### Requirement
Count every line of the material that holds the string "internal". Respond with the total only.

### Available records
- - -
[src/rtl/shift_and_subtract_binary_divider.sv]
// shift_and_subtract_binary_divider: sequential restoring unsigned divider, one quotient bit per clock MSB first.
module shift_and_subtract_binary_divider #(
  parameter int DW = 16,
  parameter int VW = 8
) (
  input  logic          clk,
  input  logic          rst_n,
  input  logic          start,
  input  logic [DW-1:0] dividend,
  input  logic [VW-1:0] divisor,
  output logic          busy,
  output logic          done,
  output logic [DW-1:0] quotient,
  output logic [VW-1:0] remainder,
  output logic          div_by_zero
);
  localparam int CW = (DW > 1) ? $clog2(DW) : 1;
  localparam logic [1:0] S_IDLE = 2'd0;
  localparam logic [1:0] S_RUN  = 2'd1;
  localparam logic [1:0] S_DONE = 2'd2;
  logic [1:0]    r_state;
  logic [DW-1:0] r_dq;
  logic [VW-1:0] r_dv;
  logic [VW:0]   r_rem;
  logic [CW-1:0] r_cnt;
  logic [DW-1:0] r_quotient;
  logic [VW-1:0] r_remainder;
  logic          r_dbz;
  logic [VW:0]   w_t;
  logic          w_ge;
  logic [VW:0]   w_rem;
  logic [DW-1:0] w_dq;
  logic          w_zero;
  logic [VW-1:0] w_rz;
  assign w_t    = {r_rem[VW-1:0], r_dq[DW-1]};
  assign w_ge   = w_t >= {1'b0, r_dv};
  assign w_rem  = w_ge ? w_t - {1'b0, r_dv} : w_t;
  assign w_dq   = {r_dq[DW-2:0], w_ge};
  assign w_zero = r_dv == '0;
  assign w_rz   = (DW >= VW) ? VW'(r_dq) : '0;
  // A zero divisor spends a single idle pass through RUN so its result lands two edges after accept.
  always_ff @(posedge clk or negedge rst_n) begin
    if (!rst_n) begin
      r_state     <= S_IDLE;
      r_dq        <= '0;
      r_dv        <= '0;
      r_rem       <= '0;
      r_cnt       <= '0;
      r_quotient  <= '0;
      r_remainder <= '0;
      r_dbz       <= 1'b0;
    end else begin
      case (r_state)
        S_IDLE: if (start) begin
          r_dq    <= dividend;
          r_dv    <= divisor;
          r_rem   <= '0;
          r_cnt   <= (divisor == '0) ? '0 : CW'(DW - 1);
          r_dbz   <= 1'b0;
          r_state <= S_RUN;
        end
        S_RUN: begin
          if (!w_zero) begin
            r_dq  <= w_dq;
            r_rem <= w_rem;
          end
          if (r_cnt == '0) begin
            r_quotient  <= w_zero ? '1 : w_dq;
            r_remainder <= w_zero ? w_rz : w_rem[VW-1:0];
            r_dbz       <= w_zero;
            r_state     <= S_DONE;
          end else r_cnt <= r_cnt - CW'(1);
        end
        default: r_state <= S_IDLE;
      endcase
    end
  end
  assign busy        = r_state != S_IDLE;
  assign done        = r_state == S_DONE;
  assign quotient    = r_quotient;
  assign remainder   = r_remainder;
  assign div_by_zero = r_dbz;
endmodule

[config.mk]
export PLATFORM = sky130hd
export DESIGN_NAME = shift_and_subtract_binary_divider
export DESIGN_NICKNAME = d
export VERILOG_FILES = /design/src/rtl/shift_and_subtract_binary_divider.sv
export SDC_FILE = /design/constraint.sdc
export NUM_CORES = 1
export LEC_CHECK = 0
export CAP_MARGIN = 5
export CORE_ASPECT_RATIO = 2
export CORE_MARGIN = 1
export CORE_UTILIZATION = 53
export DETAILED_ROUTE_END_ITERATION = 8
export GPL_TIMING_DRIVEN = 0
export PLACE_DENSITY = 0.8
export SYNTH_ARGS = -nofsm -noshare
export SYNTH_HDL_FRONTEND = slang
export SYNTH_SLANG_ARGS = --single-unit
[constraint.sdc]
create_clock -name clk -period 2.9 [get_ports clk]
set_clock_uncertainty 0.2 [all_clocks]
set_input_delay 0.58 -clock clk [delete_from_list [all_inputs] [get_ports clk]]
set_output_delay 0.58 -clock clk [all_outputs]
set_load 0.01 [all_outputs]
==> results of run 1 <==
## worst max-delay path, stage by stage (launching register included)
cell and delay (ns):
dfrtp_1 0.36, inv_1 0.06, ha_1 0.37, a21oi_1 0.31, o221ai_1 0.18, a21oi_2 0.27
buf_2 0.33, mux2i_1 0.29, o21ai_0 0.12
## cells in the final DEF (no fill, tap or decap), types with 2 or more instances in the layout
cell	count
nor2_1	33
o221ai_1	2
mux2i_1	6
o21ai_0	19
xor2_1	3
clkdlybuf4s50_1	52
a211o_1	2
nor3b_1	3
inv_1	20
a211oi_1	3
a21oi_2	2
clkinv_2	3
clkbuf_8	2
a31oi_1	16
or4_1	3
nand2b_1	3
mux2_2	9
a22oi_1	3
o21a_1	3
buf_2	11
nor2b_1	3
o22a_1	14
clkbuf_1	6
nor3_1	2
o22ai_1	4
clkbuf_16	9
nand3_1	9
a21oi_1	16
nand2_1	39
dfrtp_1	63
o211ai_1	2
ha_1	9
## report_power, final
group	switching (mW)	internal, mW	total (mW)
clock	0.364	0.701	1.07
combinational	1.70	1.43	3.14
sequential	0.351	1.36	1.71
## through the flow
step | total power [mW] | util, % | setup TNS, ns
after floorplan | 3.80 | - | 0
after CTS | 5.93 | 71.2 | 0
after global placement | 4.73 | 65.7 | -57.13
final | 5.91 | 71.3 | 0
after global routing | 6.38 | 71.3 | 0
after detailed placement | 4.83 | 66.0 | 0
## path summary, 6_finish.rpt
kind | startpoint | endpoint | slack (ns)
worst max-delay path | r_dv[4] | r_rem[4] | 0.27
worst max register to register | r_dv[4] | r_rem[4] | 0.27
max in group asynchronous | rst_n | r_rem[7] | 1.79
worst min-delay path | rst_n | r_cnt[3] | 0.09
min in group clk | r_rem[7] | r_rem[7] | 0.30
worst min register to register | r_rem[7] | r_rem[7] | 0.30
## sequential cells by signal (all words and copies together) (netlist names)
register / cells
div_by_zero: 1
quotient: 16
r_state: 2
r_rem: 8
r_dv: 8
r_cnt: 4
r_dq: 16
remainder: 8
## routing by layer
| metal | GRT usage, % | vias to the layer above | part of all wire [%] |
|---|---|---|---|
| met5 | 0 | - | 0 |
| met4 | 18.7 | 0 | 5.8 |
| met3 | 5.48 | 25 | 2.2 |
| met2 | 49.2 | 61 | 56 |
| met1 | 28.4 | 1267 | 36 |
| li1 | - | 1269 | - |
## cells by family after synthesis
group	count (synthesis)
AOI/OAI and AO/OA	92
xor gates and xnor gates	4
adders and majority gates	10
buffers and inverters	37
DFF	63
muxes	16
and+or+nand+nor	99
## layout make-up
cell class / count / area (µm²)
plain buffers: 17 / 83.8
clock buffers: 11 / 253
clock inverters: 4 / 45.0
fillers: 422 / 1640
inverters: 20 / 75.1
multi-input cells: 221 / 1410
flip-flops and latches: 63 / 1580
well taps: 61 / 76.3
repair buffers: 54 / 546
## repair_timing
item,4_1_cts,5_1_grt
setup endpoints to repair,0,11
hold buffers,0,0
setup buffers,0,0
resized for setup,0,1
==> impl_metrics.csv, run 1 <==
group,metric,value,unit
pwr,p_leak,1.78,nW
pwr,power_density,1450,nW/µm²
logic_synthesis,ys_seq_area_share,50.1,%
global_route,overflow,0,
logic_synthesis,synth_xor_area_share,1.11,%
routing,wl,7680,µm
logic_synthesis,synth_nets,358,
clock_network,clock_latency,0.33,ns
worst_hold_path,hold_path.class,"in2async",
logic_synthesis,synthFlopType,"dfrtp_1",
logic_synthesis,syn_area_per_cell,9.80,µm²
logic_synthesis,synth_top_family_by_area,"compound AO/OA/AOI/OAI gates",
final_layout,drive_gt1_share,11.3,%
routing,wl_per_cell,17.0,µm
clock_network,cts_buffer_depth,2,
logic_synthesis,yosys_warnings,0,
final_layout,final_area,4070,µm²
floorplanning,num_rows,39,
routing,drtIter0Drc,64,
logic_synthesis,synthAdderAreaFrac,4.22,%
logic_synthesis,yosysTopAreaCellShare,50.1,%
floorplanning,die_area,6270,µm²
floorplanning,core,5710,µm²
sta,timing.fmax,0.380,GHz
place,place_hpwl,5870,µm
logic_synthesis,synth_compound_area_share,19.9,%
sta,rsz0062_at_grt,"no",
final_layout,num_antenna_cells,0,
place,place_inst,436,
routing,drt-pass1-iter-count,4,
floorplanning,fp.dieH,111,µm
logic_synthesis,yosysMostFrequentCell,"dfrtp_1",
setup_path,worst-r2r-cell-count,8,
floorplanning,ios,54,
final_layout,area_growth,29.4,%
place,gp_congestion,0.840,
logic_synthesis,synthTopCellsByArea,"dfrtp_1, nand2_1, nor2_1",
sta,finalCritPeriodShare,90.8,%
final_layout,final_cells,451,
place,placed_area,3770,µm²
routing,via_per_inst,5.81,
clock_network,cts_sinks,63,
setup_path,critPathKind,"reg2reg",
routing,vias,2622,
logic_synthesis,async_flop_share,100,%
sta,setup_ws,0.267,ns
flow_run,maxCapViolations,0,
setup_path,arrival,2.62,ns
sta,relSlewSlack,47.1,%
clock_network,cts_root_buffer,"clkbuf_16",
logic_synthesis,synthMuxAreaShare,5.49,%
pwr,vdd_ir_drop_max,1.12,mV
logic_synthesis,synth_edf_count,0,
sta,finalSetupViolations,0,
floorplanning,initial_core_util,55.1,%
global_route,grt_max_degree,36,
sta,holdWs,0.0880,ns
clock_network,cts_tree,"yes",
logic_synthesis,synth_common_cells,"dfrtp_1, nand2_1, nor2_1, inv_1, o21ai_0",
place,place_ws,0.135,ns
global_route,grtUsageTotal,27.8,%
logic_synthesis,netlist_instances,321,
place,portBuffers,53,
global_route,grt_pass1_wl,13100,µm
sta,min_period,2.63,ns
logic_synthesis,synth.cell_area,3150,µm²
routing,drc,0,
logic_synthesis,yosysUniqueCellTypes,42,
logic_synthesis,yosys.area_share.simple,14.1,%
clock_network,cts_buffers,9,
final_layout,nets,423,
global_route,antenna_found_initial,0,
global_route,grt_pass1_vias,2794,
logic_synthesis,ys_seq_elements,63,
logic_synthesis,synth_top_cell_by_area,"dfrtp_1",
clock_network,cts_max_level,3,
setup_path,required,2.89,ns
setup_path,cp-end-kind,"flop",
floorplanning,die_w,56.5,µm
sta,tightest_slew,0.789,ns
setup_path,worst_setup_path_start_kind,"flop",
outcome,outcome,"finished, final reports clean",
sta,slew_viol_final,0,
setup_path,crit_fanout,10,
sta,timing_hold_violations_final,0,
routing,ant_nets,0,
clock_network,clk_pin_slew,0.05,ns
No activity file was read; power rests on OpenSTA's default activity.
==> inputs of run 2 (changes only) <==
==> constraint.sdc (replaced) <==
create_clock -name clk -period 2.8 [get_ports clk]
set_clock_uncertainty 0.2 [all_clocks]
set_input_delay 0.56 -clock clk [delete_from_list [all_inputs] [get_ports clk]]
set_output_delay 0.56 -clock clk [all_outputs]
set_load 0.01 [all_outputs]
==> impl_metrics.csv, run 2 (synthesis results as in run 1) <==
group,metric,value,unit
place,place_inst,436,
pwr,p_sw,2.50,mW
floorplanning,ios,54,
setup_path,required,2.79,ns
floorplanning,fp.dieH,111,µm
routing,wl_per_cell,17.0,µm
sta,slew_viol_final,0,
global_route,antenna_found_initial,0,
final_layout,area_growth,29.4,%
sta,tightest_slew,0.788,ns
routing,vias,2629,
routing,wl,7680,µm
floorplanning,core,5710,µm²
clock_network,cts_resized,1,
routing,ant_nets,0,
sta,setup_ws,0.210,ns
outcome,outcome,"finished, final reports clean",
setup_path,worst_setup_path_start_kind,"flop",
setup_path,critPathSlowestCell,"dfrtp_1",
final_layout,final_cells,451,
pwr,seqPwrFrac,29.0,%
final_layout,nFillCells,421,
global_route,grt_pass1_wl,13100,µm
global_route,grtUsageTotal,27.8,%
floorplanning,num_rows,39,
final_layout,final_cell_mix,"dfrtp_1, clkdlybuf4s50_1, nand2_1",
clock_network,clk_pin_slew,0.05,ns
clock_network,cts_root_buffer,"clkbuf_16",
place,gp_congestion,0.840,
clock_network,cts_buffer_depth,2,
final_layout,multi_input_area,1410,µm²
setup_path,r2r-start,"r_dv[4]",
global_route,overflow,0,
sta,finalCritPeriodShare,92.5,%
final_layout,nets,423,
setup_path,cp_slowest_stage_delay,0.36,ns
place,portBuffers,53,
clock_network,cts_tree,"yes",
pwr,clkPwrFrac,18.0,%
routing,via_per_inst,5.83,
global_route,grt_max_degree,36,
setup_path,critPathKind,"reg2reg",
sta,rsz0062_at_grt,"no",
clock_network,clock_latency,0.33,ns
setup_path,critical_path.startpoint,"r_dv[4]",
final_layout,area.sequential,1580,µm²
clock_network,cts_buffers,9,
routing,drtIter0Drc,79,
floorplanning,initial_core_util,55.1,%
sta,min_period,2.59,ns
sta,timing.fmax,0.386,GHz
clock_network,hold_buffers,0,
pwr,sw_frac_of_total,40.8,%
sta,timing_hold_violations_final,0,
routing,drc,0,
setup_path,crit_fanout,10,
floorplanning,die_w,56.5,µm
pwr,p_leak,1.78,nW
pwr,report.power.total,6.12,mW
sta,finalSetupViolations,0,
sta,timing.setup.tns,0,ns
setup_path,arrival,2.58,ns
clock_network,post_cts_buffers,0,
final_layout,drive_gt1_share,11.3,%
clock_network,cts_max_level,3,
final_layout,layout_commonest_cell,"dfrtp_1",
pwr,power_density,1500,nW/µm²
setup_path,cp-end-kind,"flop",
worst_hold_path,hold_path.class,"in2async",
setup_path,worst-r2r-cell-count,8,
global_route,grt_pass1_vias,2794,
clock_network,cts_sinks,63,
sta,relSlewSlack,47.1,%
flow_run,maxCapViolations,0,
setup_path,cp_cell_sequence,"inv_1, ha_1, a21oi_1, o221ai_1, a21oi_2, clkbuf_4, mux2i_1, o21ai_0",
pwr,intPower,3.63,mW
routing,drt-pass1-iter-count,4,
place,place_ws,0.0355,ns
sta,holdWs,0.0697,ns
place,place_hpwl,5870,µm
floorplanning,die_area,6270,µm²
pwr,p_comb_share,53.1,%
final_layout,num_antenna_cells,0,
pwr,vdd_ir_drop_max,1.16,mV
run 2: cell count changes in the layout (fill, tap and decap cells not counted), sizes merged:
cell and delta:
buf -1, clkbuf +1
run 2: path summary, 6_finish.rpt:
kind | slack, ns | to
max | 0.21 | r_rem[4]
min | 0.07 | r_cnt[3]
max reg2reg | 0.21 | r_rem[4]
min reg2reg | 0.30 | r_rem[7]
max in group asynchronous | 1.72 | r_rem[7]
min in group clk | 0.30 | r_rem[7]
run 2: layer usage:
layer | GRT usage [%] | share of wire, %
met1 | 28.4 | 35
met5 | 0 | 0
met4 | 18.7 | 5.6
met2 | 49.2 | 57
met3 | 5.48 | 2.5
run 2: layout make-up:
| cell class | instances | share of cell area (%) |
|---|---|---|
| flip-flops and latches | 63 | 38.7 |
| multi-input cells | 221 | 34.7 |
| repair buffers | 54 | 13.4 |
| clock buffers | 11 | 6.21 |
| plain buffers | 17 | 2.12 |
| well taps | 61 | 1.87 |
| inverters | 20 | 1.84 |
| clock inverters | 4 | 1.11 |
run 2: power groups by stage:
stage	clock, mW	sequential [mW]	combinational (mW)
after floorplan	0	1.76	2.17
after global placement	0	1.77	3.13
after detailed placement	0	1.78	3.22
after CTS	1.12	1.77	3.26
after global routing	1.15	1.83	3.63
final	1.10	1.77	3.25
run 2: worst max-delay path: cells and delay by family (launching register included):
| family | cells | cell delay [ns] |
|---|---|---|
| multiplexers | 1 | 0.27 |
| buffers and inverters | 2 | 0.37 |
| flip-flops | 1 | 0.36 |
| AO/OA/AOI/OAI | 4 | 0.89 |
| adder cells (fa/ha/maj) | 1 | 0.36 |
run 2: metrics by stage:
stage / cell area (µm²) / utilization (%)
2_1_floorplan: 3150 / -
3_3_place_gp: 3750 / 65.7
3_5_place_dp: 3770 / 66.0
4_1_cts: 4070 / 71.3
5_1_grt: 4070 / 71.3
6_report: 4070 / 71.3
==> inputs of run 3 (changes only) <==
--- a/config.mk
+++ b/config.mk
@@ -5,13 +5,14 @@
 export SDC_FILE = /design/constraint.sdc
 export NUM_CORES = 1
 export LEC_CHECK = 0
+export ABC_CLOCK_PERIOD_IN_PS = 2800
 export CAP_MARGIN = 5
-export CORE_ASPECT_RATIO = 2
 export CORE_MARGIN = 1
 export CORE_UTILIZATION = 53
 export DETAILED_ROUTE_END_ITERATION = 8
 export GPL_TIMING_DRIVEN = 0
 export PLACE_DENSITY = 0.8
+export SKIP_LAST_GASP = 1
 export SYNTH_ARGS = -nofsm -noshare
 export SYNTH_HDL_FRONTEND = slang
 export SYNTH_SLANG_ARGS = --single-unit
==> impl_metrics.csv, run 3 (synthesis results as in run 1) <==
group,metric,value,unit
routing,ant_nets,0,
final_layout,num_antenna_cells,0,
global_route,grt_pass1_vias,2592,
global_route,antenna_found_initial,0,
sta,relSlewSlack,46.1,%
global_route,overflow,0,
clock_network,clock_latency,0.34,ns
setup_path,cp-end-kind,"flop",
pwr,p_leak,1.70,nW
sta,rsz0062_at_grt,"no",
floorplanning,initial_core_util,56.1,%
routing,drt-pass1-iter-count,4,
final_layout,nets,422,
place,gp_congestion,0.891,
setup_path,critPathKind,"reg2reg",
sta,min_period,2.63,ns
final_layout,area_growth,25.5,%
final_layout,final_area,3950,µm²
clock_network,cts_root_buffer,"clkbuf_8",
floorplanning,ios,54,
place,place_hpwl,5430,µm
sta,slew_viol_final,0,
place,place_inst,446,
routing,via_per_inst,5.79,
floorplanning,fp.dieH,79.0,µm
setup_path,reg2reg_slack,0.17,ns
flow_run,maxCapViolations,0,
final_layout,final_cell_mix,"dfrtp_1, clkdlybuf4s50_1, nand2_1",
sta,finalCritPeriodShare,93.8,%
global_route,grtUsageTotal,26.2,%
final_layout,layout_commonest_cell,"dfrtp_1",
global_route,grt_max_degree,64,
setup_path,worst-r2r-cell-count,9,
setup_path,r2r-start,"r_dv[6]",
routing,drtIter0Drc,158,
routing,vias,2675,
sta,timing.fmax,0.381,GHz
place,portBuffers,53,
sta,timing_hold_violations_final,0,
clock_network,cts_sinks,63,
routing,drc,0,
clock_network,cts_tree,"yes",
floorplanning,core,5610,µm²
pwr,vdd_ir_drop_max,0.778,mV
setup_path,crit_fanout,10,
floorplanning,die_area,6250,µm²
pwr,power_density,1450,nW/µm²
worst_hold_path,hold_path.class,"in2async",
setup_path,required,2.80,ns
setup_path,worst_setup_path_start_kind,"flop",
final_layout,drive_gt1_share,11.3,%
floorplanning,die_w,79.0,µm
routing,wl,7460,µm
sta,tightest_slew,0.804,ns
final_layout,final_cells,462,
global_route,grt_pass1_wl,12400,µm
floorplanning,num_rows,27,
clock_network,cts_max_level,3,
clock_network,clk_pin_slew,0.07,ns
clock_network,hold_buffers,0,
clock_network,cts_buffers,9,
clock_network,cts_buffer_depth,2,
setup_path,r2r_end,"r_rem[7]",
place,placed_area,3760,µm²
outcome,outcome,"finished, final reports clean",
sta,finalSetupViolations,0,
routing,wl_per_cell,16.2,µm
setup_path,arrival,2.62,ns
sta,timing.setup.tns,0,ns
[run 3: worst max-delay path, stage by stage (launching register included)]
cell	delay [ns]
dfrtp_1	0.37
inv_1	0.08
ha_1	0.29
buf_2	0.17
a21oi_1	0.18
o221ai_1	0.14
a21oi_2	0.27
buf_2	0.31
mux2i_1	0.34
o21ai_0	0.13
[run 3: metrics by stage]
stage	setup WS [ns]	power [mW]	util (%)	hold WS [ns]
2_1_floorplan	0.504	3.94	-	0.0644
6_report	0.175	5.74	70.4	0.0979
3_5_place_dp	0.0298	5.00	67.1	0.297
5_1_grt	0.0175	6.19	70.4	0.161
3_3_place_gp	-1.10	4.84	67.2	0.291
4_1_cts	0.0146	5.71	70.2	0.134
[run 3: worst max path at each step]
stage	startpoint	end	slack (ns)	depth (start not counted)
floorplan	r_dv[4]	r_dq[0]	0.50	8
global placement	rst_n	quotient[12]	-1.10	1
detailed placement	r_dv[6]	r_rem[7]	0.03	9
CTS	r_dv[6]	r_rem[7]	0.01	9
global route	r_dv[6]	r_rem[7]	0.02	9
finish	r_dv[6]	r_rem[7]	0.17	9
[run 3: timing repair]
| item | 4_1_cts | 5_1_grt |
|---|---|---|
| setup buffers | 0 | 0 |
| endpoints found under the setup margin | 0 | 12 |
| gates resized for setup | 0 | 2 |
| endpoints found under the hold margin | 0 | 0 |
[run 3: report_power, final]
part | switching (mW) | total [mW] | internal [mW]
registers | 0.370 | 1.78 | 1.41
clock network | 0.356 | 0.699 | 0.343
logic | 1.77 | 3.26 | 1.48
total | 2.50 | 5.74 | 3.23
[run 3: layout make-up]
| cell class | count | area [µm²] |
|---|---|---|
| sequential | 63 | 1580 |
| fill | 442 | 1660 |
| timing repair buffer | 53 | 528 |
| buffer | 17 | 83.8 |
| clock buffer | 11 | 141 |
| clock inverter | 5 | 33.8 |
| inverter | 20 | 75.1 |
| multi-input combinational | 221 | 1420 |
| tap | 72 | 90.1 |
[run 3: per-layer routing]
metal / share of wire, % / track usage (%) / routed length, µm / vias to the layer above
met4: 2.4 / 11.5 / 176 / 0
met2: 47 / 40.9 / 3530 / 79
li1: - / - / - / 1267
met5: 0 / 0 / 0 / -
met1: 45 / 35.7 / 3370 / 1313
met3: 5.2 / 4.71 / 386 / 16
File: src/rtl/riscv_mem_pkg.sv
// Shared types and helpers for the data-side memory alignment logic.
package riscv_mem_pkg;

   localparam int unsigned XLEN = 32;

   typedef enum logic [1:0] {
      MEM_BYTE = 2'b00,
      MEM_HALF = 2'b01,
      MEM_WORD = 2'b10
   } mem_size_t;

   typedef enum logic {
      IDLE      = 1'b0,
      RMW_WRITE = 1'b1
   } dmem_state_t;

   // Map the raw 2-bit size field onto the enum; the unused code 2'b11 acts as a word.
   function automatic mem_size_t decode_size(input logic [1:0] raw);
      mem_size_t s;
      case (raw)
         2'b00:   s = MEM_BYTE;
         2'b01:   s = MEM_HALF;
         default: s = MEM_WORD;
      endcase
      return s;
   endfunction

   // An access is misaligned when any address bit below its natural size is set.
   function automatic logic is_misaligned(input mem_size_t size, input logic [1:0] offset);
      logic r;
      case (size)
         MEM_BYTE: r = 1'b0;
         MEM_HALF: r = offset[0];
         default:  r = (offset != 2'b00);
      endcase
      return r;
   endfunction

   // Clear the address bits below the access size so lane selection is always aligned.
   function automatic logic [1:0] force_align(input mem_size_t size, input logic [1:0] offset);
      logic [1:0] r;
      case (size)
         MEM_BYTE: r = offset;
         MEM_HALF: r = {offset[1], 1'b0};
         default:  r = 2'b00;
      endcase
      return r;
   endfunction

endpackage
- - -
### Written solution
2